Conflicting Transactions in Distributed-Ack Regions

In this series of figures, even after the commit operation is launched, the transaction continues to exist during the data distribution (step 3). The commit does not complete until the changes are made in the remote caches and the application in M1 receives the callbacks to verify that the tasks are complete.
  • Step 1: Before commit, Transactions T1 and T2 each change the same entry in Region B within their local cache. T1 also makes a change to Region A.

  • Step 2: Conflict detected and eliminated. The distributed system recognizes the potential conflict from Transactions T1 and T2 using the same entry. T1 started to commit first, so it is allowed to continue. T2's commit fails with a conflict.

  • Step 3: Changes are in transit. T1 commits and its changes are merged into the local cache. The commit does not complete until GemFire distributes the changes to the remote regions and acknowledgment is received.

  • Step 4: After commit.

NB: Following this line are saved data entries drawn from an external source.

### src/rtl/pc_fetch_pkg.sv
package pc_fetch_pkg;

    // Named next-PC sources chosen each cycle.
    typedef enum logic [1:0] {
        SRC_SEQ    = 2'd0,
        SRC_BRANCH = 2'd1,
        SRC_JUMP   = 2'd2
    } npc_src_e;

endpackage

### src/rtl/pc_opcode_match.sv
// Compares the opcode field to a fixed pattern: bitwise XNOR then AND reduce.
module pc_opcode_match #(
    parameter int          OPC_W   = 6,
    parameter logic [5:0]  PATTERN = 6'b000010
) (
    input  logic [OPC_W-1:0] opcode,
    output logic             hit
);
    logic [OPC_W-1:0] bit_eq;

    for (genvar i = 0; i < OPC_W; i++) begin : g_bit
        assign bit_eq[i] = ~(opcode[i] ^ PATTERN[i]);
    end

    assign hit = &bit_eq;
endmodule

Region A in M2 and Region B in M3 reflect the changes from transaction T1 and M1 has received acknowledgment. Results may not be identical in different members if their region attributes (such as expiration) are different.

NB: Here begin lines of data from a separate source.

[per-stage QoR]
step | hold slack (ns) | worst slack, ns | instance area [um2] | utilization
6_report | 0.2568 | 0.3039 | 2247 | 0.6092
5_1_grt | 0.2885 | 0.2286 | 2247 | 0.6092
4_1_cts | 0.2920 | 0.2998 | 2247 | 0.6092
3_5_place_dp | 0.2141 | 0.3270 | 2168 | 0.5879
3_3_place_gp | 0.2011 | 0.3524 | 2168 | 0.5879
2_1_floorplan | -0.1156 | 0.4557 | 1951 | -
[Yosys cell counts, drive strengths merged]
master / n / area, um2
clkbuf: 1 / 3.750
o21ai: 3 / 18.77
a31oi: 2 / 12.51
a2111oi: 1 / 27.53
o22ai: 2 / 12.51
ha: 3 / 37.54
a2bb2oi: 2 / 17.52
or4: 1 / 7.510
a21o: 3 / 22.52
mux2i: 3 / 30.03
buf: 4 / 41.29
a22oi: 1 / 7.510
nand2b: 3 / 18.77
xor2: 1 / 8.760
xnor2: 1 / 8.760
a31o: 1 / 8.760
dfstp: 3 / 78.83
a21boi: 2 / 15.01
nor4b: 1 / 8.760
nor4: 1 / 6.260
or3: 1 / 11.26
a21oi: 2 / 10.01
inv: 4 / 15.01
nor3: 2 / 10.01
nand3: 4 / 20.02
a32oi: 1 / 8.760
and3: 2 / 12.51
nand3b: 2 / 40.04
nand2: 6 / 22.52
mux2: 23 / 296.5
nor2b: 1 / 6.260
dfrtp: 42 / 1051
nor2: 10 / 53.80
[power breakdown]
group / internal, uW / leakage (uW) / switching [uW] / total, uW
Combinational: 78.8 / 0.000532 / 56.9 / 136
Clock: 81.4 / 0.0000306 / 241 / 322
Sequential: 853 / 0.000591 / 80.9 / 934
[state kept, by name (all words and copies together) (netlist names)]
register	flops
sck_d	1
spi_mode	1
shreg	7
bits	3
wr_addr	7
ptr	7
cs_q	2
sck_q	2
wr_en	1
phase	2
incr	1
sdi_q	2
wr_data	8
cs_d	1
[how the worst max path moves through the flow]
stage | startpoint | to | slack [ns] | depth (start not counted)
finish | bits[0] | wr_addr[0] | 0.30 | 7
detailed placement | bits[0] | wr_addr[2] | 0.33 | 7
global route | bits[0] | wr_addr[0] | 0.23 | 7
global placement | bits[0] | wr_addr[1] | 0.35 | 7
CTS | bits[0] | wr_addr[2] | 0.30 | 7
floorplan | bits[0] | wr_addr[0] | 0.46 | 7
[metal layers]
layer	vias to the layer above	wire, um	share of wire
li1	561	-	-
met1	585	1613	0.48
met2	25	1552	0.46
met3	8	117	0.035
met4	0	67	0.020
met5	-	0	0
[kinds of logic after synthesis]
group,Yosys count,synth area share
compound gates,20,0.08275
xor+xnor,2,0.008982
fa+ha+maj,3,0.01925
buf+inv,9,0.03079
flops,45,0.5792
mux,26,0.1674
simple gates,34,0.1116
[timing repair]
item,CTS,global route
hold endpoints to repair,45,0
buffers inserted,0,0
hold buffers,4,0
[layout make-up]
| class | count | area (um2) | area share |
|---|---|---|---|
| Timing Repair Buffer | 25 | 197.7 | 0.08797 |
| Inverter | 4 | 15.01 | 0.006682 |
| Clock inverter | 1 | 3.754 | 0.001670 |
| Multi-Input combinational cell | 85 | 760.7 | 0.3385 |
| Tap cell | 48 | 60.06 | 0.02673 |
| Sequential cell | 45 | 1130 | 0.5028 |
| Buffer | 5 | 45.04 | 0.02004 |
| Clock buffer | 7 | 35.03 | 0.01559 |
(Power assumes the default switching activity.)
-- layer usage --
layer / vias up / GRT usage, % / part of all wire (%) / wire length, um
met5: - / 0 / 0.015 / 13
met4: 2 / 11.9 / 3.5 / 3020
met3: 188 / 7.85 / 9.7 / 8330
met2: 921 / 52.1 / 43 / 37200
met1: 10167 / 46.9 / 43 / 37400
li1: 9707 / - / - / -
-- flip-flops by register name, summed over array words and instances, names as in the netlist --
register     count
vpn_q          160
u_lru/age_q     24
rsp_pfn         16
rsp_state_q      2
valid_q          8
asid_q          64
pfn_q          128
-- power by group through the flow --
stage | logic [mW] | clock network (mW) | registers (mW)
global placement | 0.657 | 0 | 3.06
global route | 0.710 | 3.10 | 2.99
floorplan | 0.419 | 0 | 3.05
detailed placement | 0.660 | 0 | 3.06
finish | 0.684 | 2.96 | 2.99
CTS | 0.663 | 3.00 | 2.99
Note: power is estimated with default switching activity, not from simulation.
### config.mk
export PLATFORM = sky130hd
export DESIGN_NAME = tdm_ser
export DESIGN_NICKNAME = d
export VERILOG_FILES = /design/src/rtl/tdm_ser_pkg.sv /design/src/rtl/tdm_ser_cfg.sv /design/src/rtl/tdm_ser_timer.sv /design/src/rtl/tdm_ser_lanes.sv /design/src/rtl/tdm_ser.sv
export SDC_FILE = /design/constraint.sdc
export NUM_CORES = 1
export LEC_CHECK = 0
export BUFFER_PORTS_ARGS = -buffer_cell sky130_fd_sc_hd__clkbuf_2
export CORE_MARGIN = 1
export CORE_UTILIZATION = 45
export DETAILED_ROUTE_END_ITERATION = 8
export GPL_ROUTABILITY_DRIVEN = 0
export HOLD_SLACK_MARGIN = 0.02
export PLACE_DENSITY = 0.65
export SLEW_MARGIN = 20
export SYNTH_ARGS = -nofsm -noshare
export SYNTH_HDL_FRONTEND = slang
export SYNTH_SLANG_ARGS = --single-unit
### constraint.sdc
create_clock -name clk -period 19.3 [get_ports clk]
set_input_delay 1.93 -clock clk [delete_from_list [all_inputs] [get_ports clk]]
set_output_delay 1.93 -clock clk [all_outputs]
set_load 0.02 [all_outputs]
### src/rtl/tdm_ser_pkg.sv
package tdm_ser_pkg;
  typedef enum logic [1:0] {
    FMT_I2S   = 2'd0,
    FMT_DSP_A = 2'd1,
    FMT_DSP_B = 2'd2,
    FMT_RSVD  = 2'd3
  } fmt_e;

  typedef struct packed {
    fmt_e       fmt;
    logic       w32;
    logic [3:0] nch;
    logic       bck_inv;
    logic       fck_inv;
  } cfg_t;
endpackage

### src/rtl/tdm_ser_cfg.sv
module tdm_ser_cfg
  import tdm_ser_pkg::*;
#(
  parameter int MAXCH = 8,
  parameter int CW    = 32,
  parameter int PW    = 8
) (
  input  logic          clk,
  input  logic          rst_n,
  input  logic          start,
  input  cfg_t          cfg_in,
  output cfg_t          cfg_d,
  output logic          is_i2s,
  output logic [PW-1:0] slot_last,
  output logic [PW-1:0] frame_last
);
  localparam int SH_W = $clog2(CW);

  cfg_t       cfg_q;
  cfg_t       cfg_s;
  logic [PW:0] slots;
  logic [PW:0] fbits;

  // clamp the channel count before capture
  always_comb begin
    cfg_s = cfg_in;
    if (cfg_in.nch < 4'd2)              cfg_s.nch = 4'd2;
    else if (cfg_in.nch > 4'(MAXCH))    cfg_s.nch = 4'(MAXCH);
  end

  // the capture edge already uses the new settings
  assign cfg_d = start ? cfg_s : cfg_q;

  always_comb begin
    is_i2s = !((cfg_d.fmt == FMT_DSP_A) || (cfg_d.fmt == FMT_DSP_B));
    if (is_i2s || cfg_d.nch <= 4'd2) slots = (PW+1)'(2);
    else if (cfg_d.nch <= 4'd4)      slots = (PW+1)'(4);
    else                             slots = (PW+1)'(8);
    fbits      = cfg_d.w32 ? (slots << SH_W) : (slots << (SH_W - 1));
    frame_last = PW'(fbits - 1'b1);
    slot_last  = cfg_d.w32 ? PW'(CW - 1) : PW'(CW/2 - 1);
  end

  always_ff @(posedge clk or negedge rst_n) begin
    if (!rst_n)     cfg_q <= '0;
    else if (start) cfg_q <= cfg_s;
  end
endmodule

### src/rtl/tdm_ser_timer.sv
module tdm_ser_timer #(
  parameter int PW = 8
) (
  input  logic          clk,
  input  logic          rst_n,
  input  logic          en,
  input  logic [PW-1:0] frame_last,
  output logic          run_q,
  output logic          start,
  output logic          adv,
  output logic          wrap,
  output logic          ph_n,
  output logic [PW-1:0] pos_n
);
  logic          ph_q;
  logic [PW-1:0] pos_q;

  always_comb begin
    start = en & ~run_q;
    adv   = en & run_q & ph_q;
    wrap  = adv & (pos_q == frame_last);
    ph_n  = en & run_q & ~ph_q;
    if (start)     pos_n = frame_last;
    else if (wrap) pos_n = '0;
    else if (adv)  pos_n = pos_q + 1'b1;
    else           pos_n = pos_q;
  end

  always_ff @(posedge clk or negedge rst_n) begin
    if (!rst_n) begin
      run_q <= 1'b0;
      ph_q  <= 1'b0;
      pos_q <= '0;
    end else begin
      run_q <= en;
      ph_q  <= ph_n;
      pos_q <= pos_n;
    end
  end
endmodule

### src/rtl/tdm_ser_lanes.sv
module tdm_ser_lanes #(
  parameter int NLANE = 4,
  parameter int MAXCH = 8,
  parameter int CW    = 32,
  parameter int PW    = 8
) (
  input  logic                  is_i2s,
  input  logic                  dsp_late,
  input  logic                  w32,
  input  logic [3:0]            nch,
  input  logic                  fck_inv,
  input  logic [PW-1:0]         slot_last,
  input  logic [PW-1:0]         frame_last,
  input  logic [PW-1:0]         pos,
  input  logic [MAXCH*CW-1:0]   words,
  output logic [NLANE-1:0]      sd,
  output logic                  fsync
);
  localparam int SH_W = $clog2(CW);
  localparam int CHW  = $clog2(MAXCH);

  logic [CW-1:0]   wa [MAXCH];
  logic [PW-1:0]   slot;
  logic [SH_W-1:0] bidx;
  logic            fs_raw;

  always_comb begin
    for (int c = 0; c < MAXCH; c++) wa[c] = words[c*CW +: CW];
    slot = w32 ? (pos >> SH_W) : (pos >> (SH_W - 1));
    bidx = SH_W'(slot_last - (pos & slot_last));
  end

  for (genvar l = 0; l < NLANE; l++) begin : g_lane
    logic [PW-1:0] ch;
    logic          hit;
    always_comb begin
      ch    = is_i2s ? (PW'(2*l) + slot) : slot;
      hit   = (is_i2s || (l == 0)) && (ch < PW'(nch));
      sd[l] = hit ? wa[ch[CHW-1:0]][bidx] : 1'b0;
    end
  end

  always_comb begin
    if (is_i2s)        fs_raw = (pos >= slot_last) && (pos <= (slot_last << 1));
    else if (dsp_late) fs_raw = (pos == frame_last);
    else               fs_raw = (pos == '0);
    fsync = fs_raw ^ fck_inv;
  end
endmodule

### src/rtl/tdm_ser.sv
module tdm_ser
  import tdm_ser_pkg::*;
#(
  parameter int NLANE = 4,
  parameter int MAXCH = 8,
  parameter int CW    = 32
) (
  input  logic                  clk,
  input  logic                  rst_n,
  input  logic                  en,
  input  logic [1:0]            fmt_sel,
  input  logic                  w32_sel,
  input  logic [3:0]            nch_sel,
  input  logic                  bck_inv_sel,
  input  logic                  fck_inv_sel,
  input  logic [MAXCH*CW-1:0]   smp_data,
  input  logic                  smp_valid,
  output logic                  smp_ready,
  output logic                  bclk_o,
  output logic                  fclk_o,
  output logic [NLANE-1:0]      sd_o,
  output logic                  uflow_o
);
  localparam int PW = $clog2(MAXCH*CW);

  cfg_t                cfg_in;
  cfg_t                cfg_d;
  logic                is_i2s;
  logic [PW-1:0]       slot_last;
  logic [PW-1:0]       frame_last;
  logic                run_q, start, adv, wrap, ph_n;
  logic [PW-1:0]       pos_n;
  logic [MAXCH*CW-1:0] words_q, words_n;
  logic [NLANE-1:0]    lane_sd, sd_n;
  logic                lane_fs, fclk_n, bclk_n, uflow_n;
  logic                load_out, words_en;
  logic                binv_cur, dsp_cur;

  always_comb begin
    cfg_in.fmt     = fmt_e'(fmt_sel);
    cfg_in.w32     = w32_sel;
    cfg_in.nch     = nch_sel;
    cfg_in.bck_inv = bck_inv_sel;
    cfg_in.fck_inv = fck_inv_sel;
  end

  tdm_ser_cfg #(.MAXCH(MAXCH), .CW(CW), .PW(PW)) u_cfg (
    .clk(clk), .rst_n(rst_n), .start(start), .cfg_in(cfg_in),
    .cfg_d(cfg_d), .is_i2s(is_i2s), .slot_last(slot_last), .frame_last(frame_last)
  );

  tdm_ser_timer #(.PW(PW)) u_tmr (
    .clk(clk), .rst_n(rst_n), .en(en), .frame_last(frame_last),
    .run_q(run_q), .start(start), .adv(adv), .wrap(wrap), .ph_n(ph_n), .pos_n(pos_n)
  );

  tdm_ser_lanes #(.NLANE(NLANE), .MAXCH(MAXCH), .CW(CW), .PW(PW)) u_lanes (
    .is_i2s(is_i2s), .dsp_late(cfg_d.fmt == FMT_DSP_B), .w32(cfg_d.w32),
    .nch(cfg_d.nch), .fck_inv(cfg_d.fck_inv), .slot_last(slot_last),
    .frame_last(frame_last), .pos(pos_n), .words(words_n),
    .sd(lane_sd), .fsync(lane_fs)
  );

  assign smp_ready = wrap;
  assign binv_cur  = cfg_d.bck_inv;
  assign dsp_cur   = ~is_i2s;

  // next-state logic
  always_comb begin
    words_en = start | wrap;
    if (start)          words_n = '0;
    else if (wrap)      words_n = smp_valid ? smp_data : '0;
    else                words_n = words_q;
    load_out = start | adv;
    if (!en)            sd_n = '0;
    else if (load_out)  sd_n = lane_sd;
    else                sd_n = sd_o;
    if (!en)            fclk_n = cfg_d.fck_inv;
    else if (load_out)  fclk_n = lane_fs;
    else                fclk_n = fclk_o;
    bclk_n = ph_n ^ cfg_d.bck_inv;
    if (!en)                     uflow_n = 1'b0;
    else if (wrap && !smp_valid) uflow_n = 1'b1;
    else                         uflow_n = uflow_o;
  end

  // registers
  always_ff @(posedge clk or negedge rst_n) begin
    if (!rst_n) begin
      words_q <= '0;
      sd_o    <= '0;
      fclk_o  <= 1'b0;
      bclk_o  <= 1'b0;
      uflow_o <= 1'b0;
    end else begin
      if (words_en) words_q <= words_n;
      sd_o    <= sd_n;
      fclk_o  <= fclk_n;
      bclk_o  <= bclk_n;
      uflow_o <= uflow_n;
    end
  end
endmodule

# Word-level counts from Yosys, hierarchy flattened
# Index checks and enable logic that the tools add are counted.
# totals
ff_bits	282
latchBits	0
mem_bits_rw	0
mem_bits_ro	0
in_bits	269
elab_cells	115
mem_count	0
# op_classes
addsub	6
multipliers	0
div_mod_pow	0
order_cmp	15
n_eq_ne	6
shifts	0
muxes	49
n_bitwise	16
n_reduce_logical	10
# ops
cell	n
$mux W256	3
$bmux W32 S3	4
$mux W32	8
$mux W8	7
$lt A8 B4 Y1	4
$mux W4	7
$bmux W1 S5	4
$add A3 B8 Y8 const A	2
$eq A8 B8 Y1	2
$ge A4 B4 Y1 const B	4
$not A3 Y4	4
$mux W1	14
$mux W9	1
$add A2 B8 Y8 const A	1
$add A8 B1 Y8 const B	1
$ge A8 B5 Y1	1
$le A8 B6 Y1	1
$logic_not A8 Y1	1
$sub A8 B1 Y8 const B	1
$lt A5 B6 Y1 const B	1
$and A1 B1 Y1	5
$and A5 B5 Y5	1
$logic_and A1 B1 Y1	5
$mux W5	1
other kinds (13)	19

# Logic depth before layout (Yosys ltp)
# logic_depth
word_depth	27
ltp_mapped	38

# Hierarchy
# From an unflattened synthesis, not the netlist that was laid out.
# unflattened
cells_unflattened	2522
area_unflattened_um2	22181.3
# by_module_without_submodules
module	instances	cells_per_inst	area_per_inst_um2	seq_area_each_um2
tdm_ser	1	1452	12914.9	6581.3
tdm_ser_lanes	1	938	7957.6	0.0
tdm_ser_cfg	1	68	668.1	225.2
tdm_ser_timer	1	64	640.6	250.2

# Least setup slack after synthesis
# Ideal clock, no wire load.
# synth_path
path_kind	input to output
start	input port en
end	output port smp_ready
t_arrival_ns	6.666
path_slack_ns	10.704
path_stages	22
cell_sequence	nand2b_4 > buf_6 > buf_2 > buf_1 > clkbuf_1 > buf_1 > mux2i_1 > ha_1 > o31ai_2 > and2_0 > clkbuf_1 > a21oi_1 > ha_1 > xnor2_1 > nor4_1 > nor2b_1 > nand3_1 > nand2_1 > nand2_1 > inv_2 > clkbuf_1 > clkbuf_1
# synth_via
elab_chain_cells	11
elab_cells_between_ends	17
# synth_lines
element	line_no	source
start, declared	tdm_ser.sv:10	input logic en,
branches (longest 10 deep; another with $sub A8 B1 Y8)	-	
$and A1 B1 Y1 *	tdm_ser_timer.sv:21	wrap = adv & (pos_q == frame_last);
end, declared	tdm_ser.sv:18	output logic smp_ready,
# Every way passes the cells marked *.

# Final worst setup path
# Same ends and word-level chain as after synthesis.

==> impl_summary.txt <==
----------------------------------------------------
[STA]
  Worst rel slew slack ... 27.00%
  Unrepaired setup endpoints after global routing ... no
  Tightest Pin Transition ... 1094 ps
  Final count of pins violating max slew ... 0
  Highest Clock Rate ... 99.36 MHz
  Post-route setup slack ... 9236 ps
  Min Hold Slack ... 472.4 ps
  Final hold vios ... 0
  Final setup fails ... 0
  Sum of negative setup slack ... 0 ps
  Worst clock skew on the final layout ... 25.89 ps
  Final critical-path share of the clock period ... 52.15%
  Final critical-path required period ... 10060 ps

[Cells and area]
  Number of inserted diodes ... 0
  Net count reported at finish ... 2503
  Fraction of layout instances using a drive strength above 1 ... 18.79%
  Area used by sequential logic in the layout ... 7057 µm²
  Fill cells ... 3776
  Design Area, Final ... 20970 µm²
  Area of combinational cells with multiple inputs ... 10340 µm²
  Final cell utilization of the core ... 52.42%
  Area growth from synthesis to final layout ... 14.25%

[GRT]
  Vias in the first global route ... 17610
  Initial antenna violation count ... 0
  Pin count of the biggest net entering global routing ... 89
  Global routing usage summed across all routing layers ... 34.06%
  Wire length of the first global-routing pass ... 108.4 mm
  Total congestion overflow after global routing ... 0

[Setup path]
  Element type at the critical path end ... output port
  Endpoint of the worst setup timing path ... smp_ready
  Worst setup path class ... input pin to output port
  Worst R2R Setup Slack ... 10410 ps
  Cells on worst reg2reg path ... 24
  Critical path launch point type ... input pin
  Worst setup path startpoint ... en
  Critical R2R Launch ... u_tmr.run_q$_DFF_PN0_
  Endpoint arrival time on the critical path ... 8130 ps
  Worst reg2reg endpoint ... sd_o[1]$_DFFE_PN0P_
  Data required, critical path ... 17370 ps
  Critical path peak fanout ... 74

[Synth]
  Ranking of synthesized cells by area ... sky130_fd_sc_hd__dfrtp_1 38%, sky130_fd_sc_hd__nand2_1 8.0%, sky130_fd_sc_hd__mux2i_1 7.6%
  Synthesized area divided by synthesized cell count ... 8.884 µm²
  Synth top area share ... 38.45%
  Number of warnings reported in the yosys synthesis log ... 0
  Most instantiated cells after synthesis ... 390 x sky130_fd_sc_hd__nand2_1, 282 x sky130_fd_sc_hd__dfrtp_1, 156 x sky130_fd_sc_hd__a22o_1
  Most frequent cell after synthesis ... sky130_fd_sc_hd__nand2_1
  Yosys cell types ... 87
  Gate count after technology mapping ... 2066
  Async S/R FF share, synth ... 100.0%
  Post-synth EDFFs ... 0
  Cell area after technology mapping ... 18360 µm²
  Portion of the post-synthesis area used by sequential elements ... 38.45%
  Flip-flop and latch count after synthesis ... 282
  Synthesized Nets ... 2353
  Synth area leader ... sky130_fd_sc_hd__dfrtp_1
  Most used flip-flop cell after synthesis ... sky130_fd_sc_hd__dfrtp_1

[Placement]
  Post-placement cell area ... 19810 µm²
  Worst slack, placed ... 9317 ps
  Count of input and output buffers ... 276
  HPWL after detailed placement ... 49.09 mm

[Power and ir drop]
  Pleak ... 0.01024 µW
  Worst voltage drop across the vdd grid ... 0.07958 mV
  Switching share of power ... 44.16%
  Part of the total power dissipated in the clock network ... 27.4%
  Sequential cell fraction of total power ... 25.5%
  Cell-internal power ... 1384 µW
  Net switching power ... 1095 µW
  Total power divided by cell area ... 118.2 nW/µm²
  Part of the power in combinational logic ... 47.1%

[CTS]
  Number of gates resized after CTS ... 0
  Setup repair bufs after CTS ... 0
  Number of H-tree levels ... 2
  Max Buffers Root-to-Sink ... 3
  Count of hold-fix buffers inserted at cts ... 0
  Clock-pin transition on the worst setup and hold timing paths ... 60 ps
  Master cell of the clock root buffer ... sky130_fd_sc_hd__clkbuf_16
  Number of sinks on the clock net ... 282
  Clock latency on the worst-skew pair ... 560 ps
  TritonCTS clock tree ... done
  Number of buffers inserted during clock tree synthesis ... 34

[Job]
  Maximum Capacitance Violations ... 0

[Floorplanning]
  Number of I/O pins ... 277
  Starting Density ... 45.88%
  Horizontal extent of the die ... 204.0 µm
  CORE AREA ... 40010 µm²
  Std cell rows ... 73
  Total die area ... 41600 µm²
  Die H ... 204.0 µm

[Hold path]
  Worst hold path startpoint ... words_q[16]$_DFFE_PN0P_
  Min-delay worst type ... flip-flop to flip-flop

[Detailed routing]
  Antenna violation net count after detailed routing ... 0
  Routed wire length per instance ... 26.04 µm
  First-iteration detailed-routing DRC count ... 2628
  Vias per cell ... 6.784
  Wire length after detailed routing ... 71.86 mm
  Drt drc ... 0
  Detailed-route via count ... 18720
  Router iterations before antenna repair ... 6

[Run status]
  Status ... finished, final reports clean

----------------------------------------------------
-- cell families (layout without fill, tap and decap cells) --
family | after synthesis | after routing | share of synthesized area, %
compound gates | 717 | 717 | 29.19
simple gates | 645 | 645 | 15.13
flops | 282 | 282 | 38.45
buf+inv | 226 | 395 | 5.651
mux | 162 | 162 | 9.250
fa+ha+maj | 18 | 18 | 1.227
xor+xnor | 16 | 16 | 1.111
-- routing by layer --
layer	vias up	global-route usage (%)	routed length, µm
li1	8062	-	-
met1	9205	47.83	29600
met2	1229	50.38	31340
met3	227	6.888	7546
met4	0	15.51	3370
met5	-	0	0
-- metrics by stage --
stage,std cells,total power [µW]
after floorplan,2066,1421
after global placement,2705,1741
after CTS,2760,2432
final,2760,2479
after detailed placement,2705,1755
after global routing,2760,2561
-- power by group through the flow --
| stage | clock, µW | sequential (µW) | combinational, µW |
|---|---|---|---|
| finish | 678 | 633 | 1170 |
| global route | 708 | 635 | 1220 |
| CTS | 684 | 631 | 1120 |
| detailed placement | 0 | 642 | 1110 |
| global placement | 0 | 642 | 1100 |
| floorplan | 0 | 636 | 785 |
-- placed cells by master, fill, tap and decap left out, types with 7 or more instances in the layout --
| cell type | instances |
|---|---|
| sky130_fd_sc_hd__a211o_1 | 8 |
| sky130_fd_sc_hd__a211oi_1 | 65 |
| sky130_fd_sc_hd__a21o_1 | 38 |
| sky130_fd_sc_hd__a21oi_1 | 98 |
| sky130_fd_sc_hd__a221oi_1 | 24 |
| sky130_fd_sc_hd__a22o_1 | 156 |
| sky130_fd_sc_hd__a22oi_1 | 22 |
| sky130_fd_sc_hd__a311oi_1 | 22 |
| sky130_fd_sc_hd__a31oi_1 | 29 |
| sky130_fd_sc_hd__and3_1 | 22 |
| sky130_fd_sc_hd__buf_4 | 33 |
| sky130_fd_sc_hd__clkbuf_16 | 37 |
| sky130_fd_sc_hd__clkbuf_2 | 275 |
| sky130_fd_sc_hd__clkbuf_8 | 8 |
| sky130_fd_sc_hd__dfrtp_1 | 282 |
| sky130_fd_sc_hd__ha_1 | 18 |
| sky130_fd_sc_hd__inv_1 | 22 |
| sky130_fd_sc_hd__inv_2 | 7 |
| sky130_fd_sc_hd__mux2_2 | 17 |
| sky130_fd_sc_hd__mux2i_1 | 138 |
| sky130_fd_sc_hd__nand2_1 | 389 |
| sky130_fd_sc_hd__nand3_1 | 49 |
| sky130_fd_sc_hd__nand4_1 | 15 |
| sky130_fd_sc_hd__nor2_1 | 75 |
| sky130_fd_sc_hd__nor3_1 | 49 |
| sky130_fd_sc_hd__o2111ai_1 | 7 |
| sky130_fd_sc_hd__o211ai_1 | 23 |
| sky130_fd_sc_hd__o21ai_0 | 76 |
| sky130_fd_sc_hd__o221ai_1 | 14 |
| sky130_fd_sc_hd__o22ai_1 | 22 |
| sky130_fd_sc_hd__o2bb2ai_1 | 12 |
| sky130_fd_sc_hd__o311ai_0 | 11 |
-- worst min path at each step --
stage / depth (start not counted) / to / slack [ps]
floorplan: 2 / words_q[16]$_DFFE_PN0P_ / 440
global placement: 2 / words_q[16]$_DFFE_PN0P_ / 450
finish: 2 / words_q[16]$_DFFE_PN0P_ / 470
global route: 1 / words_q[144]$_DFFE_PN0P_ / 480
detailed placement: 2 / words_q[16]$_DFFE_PN0P_ / 460
CTS: 2 / words_q[16]$_DFFE_PN0P_ / 470
-- sequential cells by signal, indices dropped and copies added, names as in the netlist --
register,flops
u_tmr.pos_q,8
fclk_o,1
sd_o,4
u_tmr.ph_q,1
words_q,256
uflow_o,1
u_tmr.run_q,1
bclk_o,1
u_cfg.cfg_q,9
-- critical path: stages --
cell                       delay [ps]
sky130_fd_sc_hd__clkbuf_2         190
sky130_fd_sc_hd__nand2b_4         280
sky130_fd_sc_hd__buf_4            760
sky130_fd_sc_hd__nand4b_1         240
sky130_fd_sc_hd__o31ai_2          180
sky130_fd_sc_hd__and2_0           360
sky130_fd_sc_hd__a21oi_1          130
sky130_fd_sc_hd__ha_1             430
sky130_fd_sc_hd__xnor2_1          160
sky130_fd_sc_hd__nor4_1           280
sky130_fd_sc_hd__nor2b_1          230
sky130_fd_sc_hd__nand3_1          130
sky130_fd_sc_hd__nand2_2          120
sky130_fd_sc_hd__buf_4            620
sky130_fd_sc_hd__nand2_1          600
sky130_fd_sc_hd__inv_2            690
sky130_fd_sc_hd__buf_4            460
sky130_fd_sc_hd__clkbuf_2         250
-- layout make-up --
| class | instances | share of cell area [%] |
|---|---|---|
| Multi-Input combinational cell | 1558 | 49.31 |
| Sequential cell | 282 | 33.65 |
| Timing Repair Buffer | 309 | 7.816 |
| Clock buffer | 49 | 5.012 |
| Tap cell | 525 | 3.132 |
| Inverter | 31 | 0.5668 |
| Clock inverter | 6 | 0.5131 |
Note: power is estimated with default switching activity, not from simulation.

Conflicting Transactions in Distributed-No-Ack Regions

These figures show how using the no-ack scope can produce unexpected results. These two transactions are operating on the same data point, in region B. Since they use no-ack scope, the conflicting changes cross paths and leave the data in an inconsistent state.
  • Step 1: As in the previous example, Transactions T1 and T2 each change the same entry in Region B within their local cache. T1 also makes a change to Region A. However, neither commit fails.

  • Step 2: Changes are in transit. Transactions T1 and T2 commit and merge their changes into the local cache. GemFire then distributes changes to the remote regions.

  • Step 3: Distribution is complete. The non-conflicting changes in Region A have been distributed to M2 as expected. For Region B however, T1 and T2 have traded changes, which is probably not the intended result.

Conflicting Transactions with Local Scope

When encountering conflicts with local scope, the first transaction to start the commit process "wins." The other transaction’s commit fails with a conflict, and its changes are dropped. In the diagram below, the resulting value for entry "Y" depends on which transaction commits first.